::: Dataset

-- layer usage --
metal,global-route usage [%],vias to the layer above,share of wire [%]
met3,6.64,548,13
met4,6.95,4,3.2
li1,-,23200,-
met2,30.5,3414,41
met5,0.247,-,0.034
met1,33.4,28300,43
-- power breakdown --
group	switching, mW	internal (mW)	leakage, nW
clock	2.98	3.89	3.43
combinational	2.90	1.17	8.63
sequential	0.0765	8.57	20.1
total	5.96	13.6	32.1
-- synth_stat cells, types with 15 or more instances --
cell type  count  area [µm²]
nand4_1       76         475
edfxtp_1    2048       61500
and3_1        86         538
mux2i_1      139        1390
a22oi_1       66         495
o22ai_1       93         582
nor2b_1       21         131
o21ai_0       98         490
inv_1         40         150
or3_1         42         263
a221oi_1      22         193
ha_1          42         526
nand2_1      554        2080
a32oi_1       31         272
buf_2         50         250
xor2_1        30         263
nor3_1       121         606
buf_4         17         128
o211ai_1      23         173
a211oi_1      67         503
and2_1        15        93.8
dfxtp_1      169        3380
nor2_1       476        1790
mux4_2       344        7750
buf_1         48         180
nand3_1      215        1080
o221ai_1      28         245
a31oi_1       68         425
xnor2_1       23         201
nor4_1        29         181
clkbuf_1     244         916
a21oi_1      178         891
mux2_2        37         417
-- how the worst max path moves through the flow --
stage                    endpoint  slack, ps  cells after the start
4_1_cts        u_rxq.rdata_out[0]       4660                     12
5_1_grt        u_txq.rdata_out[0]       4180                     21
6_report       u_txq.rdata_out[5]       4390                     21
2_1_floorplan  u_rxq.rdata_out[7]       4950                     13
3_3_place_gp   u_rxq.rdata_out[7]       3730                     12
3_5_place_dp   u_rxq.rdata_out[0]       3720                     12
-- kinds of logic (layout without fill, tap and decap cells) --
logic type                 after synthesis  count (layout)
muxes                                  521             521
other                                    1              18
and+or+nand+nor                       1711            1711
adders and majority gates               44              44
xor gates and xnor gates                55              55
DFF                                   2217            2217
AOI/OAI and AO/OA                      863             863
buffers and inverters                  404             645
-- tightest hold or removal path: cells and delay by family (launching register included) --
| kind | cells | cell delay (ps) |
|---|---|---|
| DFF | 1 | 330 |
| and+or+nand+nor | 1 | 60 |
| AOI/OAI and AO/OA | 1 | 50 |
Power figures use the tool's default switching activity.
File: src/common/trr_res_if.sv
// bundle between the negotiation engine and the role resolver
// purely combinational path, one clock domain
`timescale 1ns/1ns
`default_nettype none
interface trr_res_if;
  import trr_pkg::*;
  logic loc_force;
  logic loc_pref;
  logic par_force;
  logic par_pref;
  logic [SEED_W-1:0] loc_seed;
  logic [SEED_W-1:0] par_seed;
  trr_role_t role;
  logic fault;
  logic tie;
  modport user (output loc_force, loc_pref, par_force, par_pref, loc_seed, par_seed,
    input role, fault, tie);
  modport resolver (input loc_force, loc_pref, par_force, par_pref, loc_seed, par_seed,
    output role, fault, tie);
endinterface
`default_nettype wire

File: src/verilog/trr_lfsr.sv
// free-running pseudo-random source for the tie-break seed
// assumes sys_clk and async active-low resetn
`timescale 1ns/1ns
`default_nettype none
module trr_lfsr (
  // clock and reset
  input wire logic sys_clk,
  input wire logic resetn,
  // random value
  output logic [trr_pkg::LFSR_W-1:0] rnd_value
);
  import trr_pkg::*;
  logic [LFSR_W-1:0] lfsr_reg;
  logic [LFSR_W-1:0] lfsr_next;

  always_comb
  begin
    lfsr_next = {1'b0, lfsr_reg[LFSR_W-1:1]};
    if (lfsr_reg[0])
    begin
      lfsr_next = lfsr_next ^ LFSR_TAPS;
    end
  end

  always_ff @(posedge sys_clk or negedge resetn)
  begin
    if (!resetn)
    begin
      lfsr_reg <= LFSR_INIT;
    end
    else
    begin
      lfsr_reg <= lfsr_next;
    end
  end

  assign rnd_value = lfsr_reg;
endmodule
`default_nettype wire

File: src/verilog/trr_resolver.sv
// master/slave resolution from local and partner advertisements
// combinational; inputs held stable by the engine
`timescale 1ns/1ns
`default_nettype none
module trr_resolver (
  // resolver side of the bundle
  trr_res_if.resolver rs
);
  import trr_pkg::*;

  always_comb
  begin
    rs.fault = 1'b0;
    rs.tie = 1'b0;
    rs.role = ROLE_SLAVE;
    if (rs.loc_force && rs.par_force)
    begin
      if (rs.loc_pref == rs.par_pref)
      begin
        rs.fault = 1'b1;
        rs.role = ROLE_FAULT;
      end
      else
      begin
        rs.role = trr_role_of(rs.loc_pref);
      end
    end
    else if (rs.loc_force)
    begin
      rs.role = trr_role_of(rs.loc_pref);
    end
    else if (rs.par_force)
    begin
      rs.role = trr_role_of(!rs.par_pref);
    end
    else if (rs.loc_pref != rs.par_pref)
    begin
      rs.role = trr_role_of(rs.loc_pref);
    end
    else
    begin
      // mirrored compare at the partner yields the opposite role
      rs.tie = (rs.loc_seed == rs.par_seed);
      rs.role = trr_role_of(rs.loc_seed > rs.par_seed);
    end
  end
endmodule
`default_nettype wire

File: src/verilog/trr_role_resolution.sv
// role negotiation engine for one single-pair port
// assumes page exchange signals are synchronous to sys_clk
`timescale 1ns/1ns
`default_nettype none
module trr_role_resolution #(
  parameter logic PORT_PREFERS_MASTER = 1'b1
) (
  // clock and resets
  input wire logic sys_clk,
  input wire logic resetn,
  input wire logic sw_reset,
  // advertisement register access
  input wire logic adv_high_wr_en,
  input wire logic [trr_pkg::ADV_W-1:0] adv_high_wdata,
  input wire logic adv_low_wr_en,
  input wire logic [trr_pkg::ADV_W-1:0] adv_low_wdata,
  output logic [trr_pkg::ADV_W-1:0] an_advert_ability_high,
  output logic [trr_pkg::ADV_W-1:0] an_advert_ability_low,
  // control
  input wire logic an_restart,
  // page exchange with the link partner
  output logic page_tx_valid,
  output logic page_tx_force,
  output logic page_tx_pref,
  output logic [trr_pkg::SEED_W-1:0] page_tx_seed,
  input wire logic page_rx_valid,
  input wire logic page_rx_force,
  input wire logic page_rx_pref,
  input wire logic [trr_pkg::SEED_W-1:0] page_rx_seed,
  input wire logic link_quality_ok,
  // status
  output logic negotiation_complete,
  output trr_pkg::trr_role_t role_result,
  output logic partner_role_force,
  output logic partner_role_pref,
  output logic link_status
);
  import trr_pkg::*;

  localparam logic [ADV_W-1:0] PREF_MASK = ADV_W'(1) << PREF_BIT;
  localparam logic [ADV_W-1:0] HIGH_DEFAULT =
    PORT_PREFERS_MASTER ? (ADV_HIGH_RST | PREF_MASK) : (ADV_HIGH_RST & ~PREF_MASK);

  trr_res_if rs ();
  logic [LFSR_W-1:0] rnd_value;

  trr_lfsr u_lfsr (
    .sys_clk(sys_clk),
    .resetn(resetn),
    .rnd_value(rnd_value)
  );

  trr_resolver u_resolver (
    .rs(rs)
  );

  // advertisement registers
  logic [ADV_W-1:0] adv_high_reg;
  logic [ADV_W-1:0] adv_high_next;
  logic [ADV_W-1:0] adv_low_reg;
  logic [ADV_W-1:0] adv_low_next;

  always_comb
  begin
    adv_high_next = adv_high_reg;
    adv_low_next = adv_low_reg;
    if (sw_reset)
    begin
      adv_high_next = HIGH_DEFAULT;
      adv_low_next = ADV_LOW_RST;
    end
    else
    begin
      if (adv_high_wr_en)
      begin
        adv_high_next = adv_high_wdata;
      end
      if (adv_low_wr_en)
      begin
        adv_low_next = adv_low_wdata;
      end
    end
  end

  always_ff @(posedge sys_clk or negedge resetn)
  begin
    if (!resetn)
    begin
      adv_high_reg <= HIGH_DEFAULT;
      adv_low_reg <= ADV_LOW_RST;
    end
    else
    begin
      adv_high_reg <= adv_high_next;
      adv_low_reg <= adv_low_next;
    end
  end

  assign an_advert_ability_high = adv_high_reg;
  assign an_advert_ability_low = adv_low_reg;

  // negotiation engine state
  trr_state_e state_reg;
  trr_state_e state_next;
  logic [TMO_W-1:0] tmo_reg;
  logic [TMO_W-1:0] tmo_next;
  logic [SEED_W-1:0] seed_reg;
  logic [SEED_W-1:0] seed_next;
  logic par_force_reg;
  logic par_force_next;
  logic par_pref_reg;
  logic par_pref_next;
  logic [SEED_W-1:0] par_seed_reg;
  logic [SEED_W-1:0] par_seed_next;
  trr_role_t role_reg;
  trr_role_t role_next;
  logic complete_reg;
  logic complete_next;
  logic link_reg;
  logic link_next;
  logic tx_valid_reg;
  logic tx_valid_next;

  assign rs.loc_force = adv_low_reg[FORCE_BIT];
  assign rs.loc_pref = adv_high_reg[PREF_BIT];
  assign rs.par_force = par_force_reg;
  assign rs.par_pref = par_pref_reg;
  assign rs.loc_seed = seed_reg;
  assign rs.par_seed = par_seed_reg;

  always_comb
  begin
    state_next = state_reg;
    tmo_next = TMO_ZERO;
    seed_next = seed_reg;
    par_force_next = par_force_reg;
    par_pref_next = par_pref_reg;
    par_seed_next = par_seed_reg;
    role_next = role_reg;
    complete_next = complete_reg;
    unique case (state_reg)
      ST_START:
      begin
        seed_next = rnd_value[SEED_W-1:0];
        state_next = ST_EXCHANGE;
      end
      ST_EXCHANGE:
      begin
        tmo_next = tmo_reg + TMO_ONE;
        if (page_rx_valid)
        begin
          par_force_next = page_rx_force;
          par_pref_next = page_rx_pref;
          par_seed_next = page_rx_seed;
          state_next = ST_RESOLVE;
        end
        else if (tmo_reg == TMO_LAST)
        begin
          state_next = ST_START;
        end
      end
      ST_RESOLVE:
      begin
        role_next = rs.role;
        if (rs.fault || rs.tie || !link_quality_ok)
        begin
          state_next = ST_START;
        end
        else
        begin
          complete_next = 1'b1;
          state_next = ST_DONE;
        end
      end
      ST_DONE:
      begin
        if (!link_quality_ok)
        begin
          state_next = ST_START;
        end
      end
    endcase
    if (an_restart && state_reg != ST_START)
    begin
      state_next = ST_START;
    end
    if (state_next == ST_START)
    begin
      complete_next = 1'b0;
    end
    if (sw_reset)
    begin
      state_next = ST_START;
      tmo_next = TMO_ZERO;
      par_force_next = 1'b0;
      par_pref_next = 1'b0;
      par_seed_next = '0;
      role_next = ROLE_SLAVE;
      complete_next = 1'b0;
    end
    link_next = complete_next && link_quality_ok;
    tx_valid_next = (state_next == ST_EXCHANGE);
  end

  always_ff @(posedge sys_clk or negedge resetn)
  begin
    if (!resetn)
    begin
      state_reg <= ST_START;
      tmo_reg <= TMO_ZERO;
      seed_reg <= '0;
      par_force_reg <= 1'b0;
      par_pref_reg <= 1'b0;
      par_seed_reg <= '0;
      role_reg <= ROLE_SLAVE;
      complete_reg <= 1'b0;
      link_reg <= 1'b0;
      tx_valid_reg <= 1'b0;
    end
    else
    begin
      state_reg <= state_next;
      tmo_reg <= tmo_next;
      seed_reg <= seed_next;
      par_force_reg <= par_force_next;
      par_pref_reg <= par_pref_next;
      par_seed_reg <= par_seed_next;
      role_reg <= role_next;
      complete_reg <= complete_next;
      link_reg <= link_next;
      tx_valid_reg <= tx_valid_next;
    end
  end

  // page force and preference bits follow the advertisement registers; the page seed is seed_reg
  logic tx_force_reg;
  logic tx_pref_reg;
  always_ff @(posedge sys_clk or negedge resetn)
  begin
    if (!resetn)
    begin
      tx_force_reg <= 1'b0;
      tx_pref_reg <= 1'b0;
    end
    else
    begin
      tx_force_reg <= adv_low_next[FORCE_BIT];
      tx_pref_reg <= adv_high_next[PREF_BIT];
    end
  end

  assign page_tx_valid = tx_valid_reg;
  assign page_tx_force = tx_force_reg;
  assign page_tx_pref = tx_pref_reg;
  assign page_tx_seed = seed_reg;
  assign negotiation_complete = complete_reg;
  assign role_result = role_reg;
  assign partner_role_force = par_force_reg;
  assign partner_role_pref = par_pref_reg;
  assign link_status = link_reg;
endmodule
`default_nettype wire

::::::

» **Required work**: I'd like every line with the string "layer" copied from the listing.

» **Reply**:
-- layer usage --
metal,global-route usage [%],vias to the layer above,share of wire [%]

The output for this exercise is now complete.